Mlliyet Milliyet Blog Milliyet Blog
 
Facebook Connect
Blog Kategorileri
 

04 Mayıs '07

 
Kategori
Öykü
 

Kırmızı ayakkabılı kadın

Kırmızı ayakkabılı kadın
 

Güzel, güneşli bir öğleden sonrasıydı o gün… Bu güzelliğin tadını çıkarmak istercesine, boyunu daha da uzun gösteren, sivri topuklu ayakkabılarıyla edalı edalı yürüyen kadın da güzeldi. Keyfi yerindeydi bugün. Biraz erken çıkmıştı evden, acelesi yoktu. Az sonra arkadaşlarıyla, Mustafa Kemal Sahil Bulvarı'nın ötesinden de olsa denizi gördükleri “Kumrucu” da buluşacaklardı; her fırsat bulduklarında yaptıkları gibi. İzmir’e özgü, “karışık kumru” sandviçlerini yerken, hep aynı şeyleri konuşuyorlardı belki. Yıllanmış arkadaşlıkların kaderiydi bu. Zaman zaman sıkılsa da iyi geliyordu ona. En azından kimin ne yapacağını veya söyleyeceğini biliyor, şaşırmıyordu hiç. “Nasıl yürüyorsun bu ayakkabılarla” diyorlardı her seferinde. O da aynı değişmez yanıtını veriyordu; “Düz ayakkabılarla rahat yürüyemiyorum, hem seviyorum da topuklu ayakkabıyı, ” diyerek. Üstelik bugün, beyaz üzerine siyah puanlı dar eteğinin altına giyebileceği, en uygun ayakkabı buydu; kırmızı, topuklu ayakkabı… Şimdilerde moda olan, ama onun hayatında modası hiç geçmeyen; kırmızı ayakkabı.

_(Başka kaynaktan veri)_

[src/rtl/arst_pkg.sv]
// shared types and constants of the adjacency row statistics tracker
// no dependencies
package arst_pkg;

    localparam int MAX_NODES      = 64;
    localparam int WEIGHT_BITS    = 8;
    localparam int NODE_BITS      = $clog2(MAX_NODES);
    localparam int CFG_BITS       = 7;
    localparam int DEGREE_BITS    = 7;
    localparam int TOTAL_BITS     = 14;
    localparam int QUEUE_DEPTH    = 4;
    localparam int QUEUE_PTR_BITS = $clog2(QUEUE_DEPTH);
    localparam int QUEUE_CNT_BITS = $clog2(QUEUE_DEPTH + 1);

    localparam logic [CFG_BITS-1:0]    CFG_RESET  = CFG_BITS'(MAX_NODES);
    localparam logic [DEGREE_BITS-1:0] DEGREE_MAX = {DEGREE_BITS{1'b1}};
    localparam logic [TOTAL_BITS-1:0]  TOTAL_MAX  = {TOTAL_BITS{1'b1}};

    typedef logic [WEIGHT_BITS-1:0] weight_t;
    typedef logic [NODE_BITS-1:0]   node_t;
    typedef logic [DEGREE_BITS-1:0] degree_t;
    typedef logic [TOTAL_BITS-1:0]  total_t;
    typedef logic [CFG_BITS-1:0]    cfg_t;

    // one classified matrix element
    typedef struct packed {
        weight_t weight;
        node_t   row;
        node_t   col;
        logic    row_end;
        logic    mat_end;
    } item_t;

    // one matrix result
    typedef struct packed {
        node_t most_links_node;
        node_t largest_sum_node;
        node_t smallest_sum_node;
        logic  smallest_sum_found;
        node_t lightest_link_row;
        node_t lightest_link_col;
        logic  link_found;
    } result_t;

    // queue status seen by front and back
    typedef struct packed {
        logic full;
        logic not_empty;
    } queue_status_t;

endpackage

[src/rtl/arst_front.sv]
// front end: takes matrix elements and tags them with position and row/matrix ends
// depends on arst_pkg
module arst_front
    import arst_pkg::*;
(
    input  logic          clk,
    input  logic          rst_n,
    input  logic          cfg_wr_en,
    input  cfg_t          cfg_wr_data,
    input  logic          in_valid,
    input  weight_t       link_weight,
    output logic          in_stall,
    input  queue_status_t queue_status,
    output logic          push,
    output item_t         item
);

    cfg_t  node_count_reg;
    node_t row_pos_reg;
    node_t row_pos_next;
    node_t col_pos_reg;
    node_t col_pos_next;
    node_t last_idx;
    logic  row_end;
    logic  mat_end;

    // last valid index from the node count, with the count clamped to 1..MAX_NODES
    always_comb
    begin
        if (node_count_reg == '0)
        begin
            last_idx = '0;
        end
        else if (node_count_reg > CFG_BITS'(MAX_NODES))
        begin
            last_idx = NODE_BITS'(MAX_NODES - 1);
        end
        else
        begin
            last_idx = NODE_BITS'(node_count_reg - 1'b1);
        end
    end

    // handshake with the queue
    assign in_stall = queue_status.full;
    assign push     = in_valid && !queue_status.full;

    // classification
    assign row_end = (col_pos_reg == last_idx);
    assign mat_end = row_end && (row_pos_reg == last_idx);

    assign item.weight  = link_weight;
    assign item.row     = row_pos_reg;
    assign item.col     = col_pos_reg;
    assign item.row_end = row_end;
    assign item.mat_end = mat_end;

    // position advance
    always_comb
    begin
        row_pos_next = row_pos_reg;
        col_pos_next = col_pos_reg;
        if (push)
        begin
            if (!row_end)
            begin
                col_pos_next = col_pos_reg + 1'b1;
            end
            else
            begin
                col_pos_next = '0;
                row_pos_next = mat_end ? '0 : row_pos_reg + 1'b1;
            end
        end
    end

    // register and position counters
    always_ff @(posedge clk or negedge rst_n)
    begin
        if (!rst_n)
        begin
            node_count_reg <= CFG_RESET;
            row_pos_reg    <= '0;
            col_pos_reg    <= '0;
        end
        else if (cfg_wr_en)
        begin
            node_count_reg <= cfg_wr_data;
            row_pos_reg    <= '0;
            col_pos_reg    <= '0;
        end
        else
        begin
            row_pos_reg <= row_pos_next;
            col_pos_reg <= col_pos_next;
        end
    end

endmodule

[src/rtl/arst_queue.sv]
// short queue of classified elements between front and back
// depends on arst_pkg
module arst_queue
    import arst_pkg::*;
(
    input  logic          clk,
    input  logic          rst_n,
    input  logic          clear,
    input  logic          push,
    input  item_t         push_item,
    input  logic          pop,
    output item_t         head_item,
    output queue_status_t status
);

    item_t                     entries [QUEUE_DEPTH];
    logic [QUEUE_PTR_BITS-1:0] wr_ptr_reg;
    logic [QUEUE_PTR_BITS-1:0] rd_ptr_reg;
    logic [QUEUE_CNT_BITS-1:0] count_reg;
    logic [QUEUE_CNT_BITS-1:0] count_next;

    assign status.full      = (count_reg == QUEUE_CNT_BITS'(QUEUE_DEPTH));
    assign status.not_empty = (count_reg != '0);
    assign head_item        = entries[rd_ptr_reg];

    // occupancy
    always_comb
    begin
        count_next = count_reg;
        if (push && !pop)
        begin
            count_next = count_reg + 1'b1;
        end
        else if (pop && !push)
        begin
            count_next = count_reg - 1'b1;
        end
    end

    // pointers
    always_ff @(posedge clk or negedge rst_n)
    begin
        if (!rst_n)
        begin
            wr_ptr_reg <= '0;
            rd_ptr_reg <= '0;
            count_reg  <= '0;
        end
        else if (clear)
        begin
            wr_ptr_reg <= '0;
            rd_ptr_reg <= '0;
            count_reg  <= '0;
        end
        else
        begin
            if (push)
            begin
                wr_ptr_reg <= wr_ptr_reg + 1'b1;
            end
            if (pop)
            begin
                rd_ptr_reg <= rd_ptr_reg + 1'b1;
            end
            count_reg <= count_next;
        end
    end

    // storage
    always_ff @(posedge clk)
    begin
        if (push)
        begin
            entries[wr_ptr_reg] <= push_item;
        end
    end

endmodule

[src/rtl/arst_back.sv]
// back end: row accumulation, record updates and the result register
// depends on arst_pkg
module arst_back
    import arst_pkg::*;
(
    input  logic    clk,
    input  logic    rst_n,
    input  logic    clear,
    input  logic    avail,
    input  item_t   item,
    output logic    pop,
    input  logic    out_stall,
    output logic    out_valid,
    output result_t result
);

    typedef struct packed {
        degree_t row_degree;
        total_t  row_total;
        degree_t best_degree;
        node_t   best_degree_node;
        total_t  best_high_total;
        node_t   best_high_node;
        total_t  best_low_total;
        node_t   best_low_node;
        logic    low_total_valid;
        weight_t min_weight;
        node_t   min_weight_row;
        node_t   min_weight_col;
        logic    min_weight_valid;
    } back_state_t;

    back_state_t st_reg;
    back_state_t st_upd;
    back_state_t st_next;
    logic        out_valid_reg;
    logic        out_valid_next;
    result_t     result_reg;
    result_t     result_next;
    logic        nonzero;
    logic [TOTAL_BITS:0] sum_wide;
    total_t      total_cur;
    degree_t     degree_cur;
    logic        out_free;
    logic        finish;

    // non-final items never wait on the output side
    assign out_free = !out_valid_reg || !out_stall;
    assign pop      = avail && (!item.mat_end || out_free);
    assign finish   = pop && item.mat_end;

    // row accumulation with saturation
    assign nonzero  = (item.weight != '0);
    assign sum_wide = {1'b0, st_reg.row_total} + (TOTAL_BITS + 1)'(item.weight);

    always_comb
    begin
        total_cur  = st_reg.row_total;
        degree_cur = st_reg.row_degree;
        if (nonzero)
        begin
            total_cur = (sum_wide > {1'b0, TOTAL_MAX}) ? TOTAL_MAX
                                                       : sum_wide[TOTAL_BITS-1:0];
            if (st_reg.row_degree != DEGREE_MAX)
            begin
                degree_cur = st_reg.row_degree + 1'b1;
            end
        end
    end

    // record updates for one element
    always_comb
    begin
        st_upd = st_reg;
        if (pop)
        begin
            st_upd.row_total  = total_cur;
            st_upd.row_degree = degree_cur;

            // lightest link, earlier position wins a tie
            if (nonzero && (!st_reg.min_weight_valid || item.weight < st_reg.min_weight))
            begin
                st_upd.min_weight       = item.weight;
                st_upd.min_weight_row   = item.row;
                st_upd.min_weight_col   = item.col;
                st_upd.min_weight_valid = 1'b1;
            end

            // end of row records
            if (item.row_end)
            begin
                if (item.row == '0 || degree_cur > st_reg.best_degree)
                begin
                    st_upd.best_degree      = degree_cur;
                    st_upd.best_degree_node = item.row;
                end
                if (item.row == '0 || total_cur > st_reg.best_high_total)
                begin
                    st_upd.best_high_total = total_cur;
                    st_upd.best_high_node  = item.row;
                end
                if (total_cur != '0
                    && (!st_reg.low_total_valid || total_cur < st_reg.best_low_total))
                begin
                    st_upd.best_low_total  = total_cur;
                    st_upd.best_low_node   = item.row;
                    st_upd.low_total_valid = 1'b1;
                end
                st_upd.row_total  = '0;
                st_upd.row_degree = '0;
            end
        end
    end

    // new state is cleared after a matrix or a register write
    assign st_next = (clear || finish) ? '0 : st_upd;

    // result from the final updated records
    always_comb
    begin
        result_next.most_links_node    = st_upd.best_degree_node;
        result_next.largest_sum_node   = st_upd.best_high_node;
        result_next.smallest_sum_node  = st_upd.low_total_valid ? st_upd.best_low_node : '0;
        result_next.smallest_sum_found = st_upd.low_total_valid;
        result_next.lightest_link_row  = st_upd.min_weight_valid ? st_upd.min_weight_row : '0;
        result_next.lightest_link_col  = st_upd.min_weight_valid ? st_upd.min_weight_col : '0;
        result_next.link_found         = st_upd.min_weight_valid;
    end

    // output valid holds while stalled
    always_comb
    begin
        out_valid_next = out_valid_reg;
        if (finish)
        begin
            out_valid_next = 1'b1;
        end
        else if (!out_stall)
        begin
            out_valid_next = 1'b0;
        end
    end

    always_ff @(posedge clk or negedge rst_n)
    begin
        if (!rst_n)
        begin
            st_reg        <= '0;
            out_valid_reg <= 1'b0;
        end
        else
        begin
            st_reg        <= st_next;
            out_valid_reg <= out_valid_next;
        end
    end

    // result payload
    always_ff @(posedge clk)
    begin
        if (finish)
        begin
            result_reg <= result_next;
        end
    end

    assign out_valid = out_valid_reg;
    assign result    = result_reg;

endmodule

[src/rtl/adjacency_row_stats_tracker.sv]
// Adjacency row statistics tracker, top level.
// Input channel: in_valid / in_stall with link_weight, one matrix element per
// request in row-major order. Config: cfg_wr_en / cfg_wr_data write node_count
// (0 acts as 1, above 64 as 64) and restart the matrix; write only when idle.
// Output channel: out_valid / out_stall with one result request per matrix,
// issued for the last element.
// Throughput: one element per cycle while in_stall is low; the front tags row
// and matrix ends and the back does one saturating add and the record compares
// per cycle. The last element of a matrix passes through the queue; the back
// pops it after any elements already waiting and registers result and out_valid.
// Reset: node_count returns to 64, positions and records clear, queue empties.
// When out_stall holds the result, elements keep flowing until the final
// element of the next matrix reaches the back; then the four-entry queue
// fills and in_stall rises.
// Depends on arst_pkg, arst_front, arst_queue, arst_back.
module adjacency_row_stats_tracker
    import arst_pkg::*;
(
    input  logic    clk,
    input  logic    rst_n,
    input  logic    cfg_wr_en,
    input  cfg_t    cfg_wr_data,
    input  logic    in_valid,
    output logic    in_stall,
    input  weight_t link_weight,
    output logic    out_valid,
    input  logic    out_stall,
    output node_t   most_links_node,
    output node_t   largest_sum_node,
    output node_t   smallest_sum_node,
    output logic    smallest_sum_found,
    output node_t   lightest_link_row,
    output node_t   lightest_link_col,
    output logic    link_found
);

    queue_status_t queue_status;
    logic          push;
    logic          pop;
    item_t         front_item;
    item_t         head_item;
    result_t       result;

    // front: accept and classify
    arst_front u_front (
        .clk          (clk),
        .rst_n        (rst_n),
        .cfg_wr_en    (cfg_wr_en),
        .cfg_wr_data  (cfg_wr_data),
        .in_valid     (in_valid),
        .link_weight  (link_weight),
        .in_stall     (in_stall),
        .queue_status (queue_status),
        .push         (push),
        .item         (front_item)
    );

    // decoupling queue
    arst_queue u_queue (
        .clk       (clk),
        .rst_n     (rst_n),
        .clear     (cfg_wr_en),
        .push      (push),
        .push_item (front_item),
        .pop       (pop),
        .head_item (head_item),
        .status    (queue_status)
    );

    // back: records and result
    arst_back u_back (
        .clk       (clk),
        .rst_n     (rst_n),
        .clear     (cfg_wr_en),
        .avail     (queue_status.not_empty),
        .item      (head_item),
        .pop       (pop),
        .out_stall (out_stall),
        .out_valid (out_valid),
        .result    (result)
    );

    assign most_links_node    = result.most_links_node;
    assign largest_sum_node   = result.largest_sum_node;
    assign smallest_sum_node  = result.smallest_sum_node;
    assign smallest_sum_found = result.smallest_sum_found;
    assign lightest_link_row  = result.lightest_link_row;
    assign lightest_link_col  = result.lightest_link_col;
    assign link_found         = result.link_found;

endmodule

[config.mk]
export PLATFORM = sky130hd
export DESIGN_NAME = adjacency_row_stats_tracker
export DESIGN_NICKNAME = d
export VERILOG_FILES = /design/src/rtl/arst_pkg.sv /design/src/rtl/arst_front.sv /design/src/rtl/arst_queue.sv /design/src/rtl/arst_back.sv /design/src/rtl/adjacency_row_stats_tracker.sv
export SDC_FILE = /design/constraint.sdc
export NUM_CORES = 1
export LEC_CHECK = 0
export ABC_AREA = 1
export BUFFER_PORTS_ARGS = -buffer_cell sky130_fd_sc_hd__buf_2
export CORE_ASPECT_RATIO = 1.1
export CORE_MARGIN = 2
export CORE_UTILIZATION = 46
export DETAILED_ROUTE_END_ITERATION = 7
export HOLD_SLACK_MARGIN = 0.06
export PLACE_DENSITY = 0.73
export SLEW_MARGIN = 15
export SYNTH_ARGS = -nofsm -noshare
export SYNTH_HDL_FRONTEND = slang
export SYNTH_SLANG_ARGS = --single-unit
[constraint.sdc]
create_clock -name clk -period 4.1 [get_ports clk]
set_input_delay 0.205 -clock clk [delete_from_list [all_inputs] [get_ports clk]]
set_output_delay 0.205 -clock clk [all_outputs]
set_load 0.1 [all_outputs]
* Word level (Yosys, flattened, before mapping)
Memory sizes are Yosys's and may differ from the RTL's.
Cells that the tools add are included.
** Operators by class
- Add/subtract/negate cells :: 9
- $lt $le $gt $ge :: 6
- Eq/ne operators :: 5
- Mux-type cells :: 31
- Reductions and logical operators :: 43
** Operator list (count)
- two-way mux 96 bit :: 2
- two-way mux 75 bit :: 1
- two-way mux 6 bit :: 9
- two-way mux 21 bit :: 2
- two-way mux 14 bit :: 2
- two-way mux 20 bit :: 1
- nonzero test 2 bit :: 9
- adder 14 x 8 -> 15 bit :: 1
- greater-than comparator 15 x 14 -> 1 bit, second input constant :: 1
- greater-than comparator 14 bit :: 1
- < comparator 14 bit :: 1
- two-way mux 7 bit :: 2
- nonzero test 14 bit :: 1
- two-way mux 13 bit :: 1
- adder 6 x 1 -> 6 bit, second input constant :: 2
- equality test 6 bit :: 2
- two-way mux 3 bit :: 3
- AND reduction 3 bit :: 3
- logical AND 1 bit :: 8
- zero test 1 bit :: 8
- < comparator 8 bit :: 1
- two-way mux 2 bit :: 4
- nonzero test 8 bit :: 1
- adder 7 x 1 -> 7 bit, second input constant :: 1
- other kinds (15) :: 27
** Storage, ports and cells
- Register bits after elaboration :: 155
- Memory bits (writable) :: 88
- Input port bits :: 20
- Output and inout bits :: 34
- Word-level logic and storage cells :: 122
- Memories kept :: 1
** Memories
- u_queue.entries :: depth 4, width 22, read ports 1, clocked after Yosys merged registers in 0, write ports 1, line arst_queue.sv:16 : item_t entries [QUEUE_DEPTH];

* Depth between registers and ports, before layout
An unclocked memory read counts as a cell.
- Depth after elaboration :: 12
- Gate-level depth with buffers :: 32

* Cells and area by module
Synthesis repeated with hierarchy kept, for this count alone.
** Second synthesis, totals
- Cells, all modules :: 1322
- Area total of the unflattened synthesis :: 12254.3 um^2
** By module, submodules not included
- arst_back :: times used 1, cells each 834, area an instance 7066.8 um^2, sequential area each 3388.2 um^2
- arst_queue :: times used 1, cells each 273, area an instance 3752.3 um^2, sequential area each 2817.7 um^2
- arst_front :: times used 1, cells each 215, area an instance 1435.1 um^2, sequential area each 476.7 um^2

* Worst setup path before layout
Ideal clock, no wire load.
- Path type :: reg-to-reg
- Start point :: register u_queue.rd_ptr_reg[0]
- End point :: register u_back.result_reg (netlist bit u_back.result[22]), data pin
- Arrival time :: 3667 ps
- Required time :: 3841 ps
- Path slack :: 174 ps
- Cell stages (with the launch flop) :: 29
- Buffers on the path :: 4
- Period minus slack after synthesis :: 3926 ps
- Cells stage by stage :: dfrtp_1 buf_6 buf_4 nand2_1 nand3_1 nand2_1 inv_1 ha_1 or2_2 nand3_1 nand2_1 nand2_1 nand2_1 inv_1 buf_2 nand3_1 nand2_1 inv_1 ha_1 nand4_1 nor4_1 nand2_1 nand2_1 nand2_1 nand2_1 nand2_2 buf_2 o21ai_0 inv_1
** RTL lines
- start, declared :: line arst_queue.sv:18 : logic [QUEUE_PTR_BITS-1:0] rd_ptr_reg;
- start signal, assigned :: line arst_queue.sv:63 : rd_ptr_reg <= rd_ptr_reg + 1'b1;
- end signal, assigned :: line arst_back.sv:163 : result_reg <= result_next;
- end, declared :: line arst_back.sv:38 : result_t result_reg;

* Worst setup path in the final report
- Start point :: register u_queue.rd_ptr_reg[0]
- End point :: register u_back.st_reg[57] (netlist name)
** Between the ends
- Longest elaborated chain between the ends :: 9
- Elaborated cells on any way between the ends :: 22
- Classes of those cells :: add/sub (1); order compare (2); mux (6); reduce/logical (12); memory (1)
** RTL lines
- memory read (4 x 22 bit) (*)
- adder 14 x 8 -> 15 bit :: line arst_back.sv:54 : assign sum_wide = {1'b0, st_reg.row_total} + (TOTAL_BITS + 1)'(item.weight);
- greater-than comparator 15 x 14 -> 1 bit :: line arst_back.sv:62 : total_cur = (sum_wide > {1'b0, TOTAL_MAX}) ? TOTAL_MAX
- two-way mux 14 bit :: line arst_back.sv:62
- two-way mux 14 bit :: line arst_back.sv:60 : if (nonzero)
- greater-than comparator 14 bit / two-way mux 20 bit (equally long branches) :: line arst_back.sv:97 : if (item.row == '0 || total_cur > st_reg.best_high_total)
- logical OR 1 bit / two-way mux 75 bit (equally long branches) :: line arst_back.sv:97, arst_back.sv:90
- nonzero test 2 bit (no line) / two-way mux 96 bit (equally long branches)
- AND reduction 3 bit (no line) / two-way mux 96 bit (equally long branches)
- end signal, assigned :: line arst_back.sv:153 : st_reg <= st_next;
- end, declared :: line arst_back.sv:33 : back_state_t st_reg;
Mark *: on every way between the ends. The rest lies on a longest branch, timed or not. The select of a mux whose other input is x is not followed.
A chain may end at the register's enable or synchronous reset.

Aniden bir zil sesi ve ardından çocuk sesleri doldurdu sokağı, birdenbire uçup gelen ve çınar ağacına konan serçeler gibiydiler. Ara sokaktaki ilköğretim okulunun önüne geldiğini fark etmemişti. Okumayı öğrendiğinde kara önlüğüne takılan kırmızı kurdeleyi anımsadı. Bütün “kara"ların üzerine yakışan bayrak kırmızısı kurdeleyi…

Köşeyi döndü, caddeye çıkmıştı. Vitrinlerdeki ayakkabılara baktı burun kıvırarak; bir kırmızı bu kadar mı kötü kullanılırdı! Kumrucunun tabelası göründü uzaktan; ilerde sağ taraftaydı. "Kapıdan giren kadın arkadaşına benziyordu sanki", diye düşünmüştü ki, ne olduğunu anlayamadan kendini yerde buldu. Dükkanlarının önünde mallarını satmaya uğraşanlar, bu uğraşlarını bırakıp, hızla uzaklaşan adamın çarpıp yere düşürdüğü kadının yardımına koştular hemen.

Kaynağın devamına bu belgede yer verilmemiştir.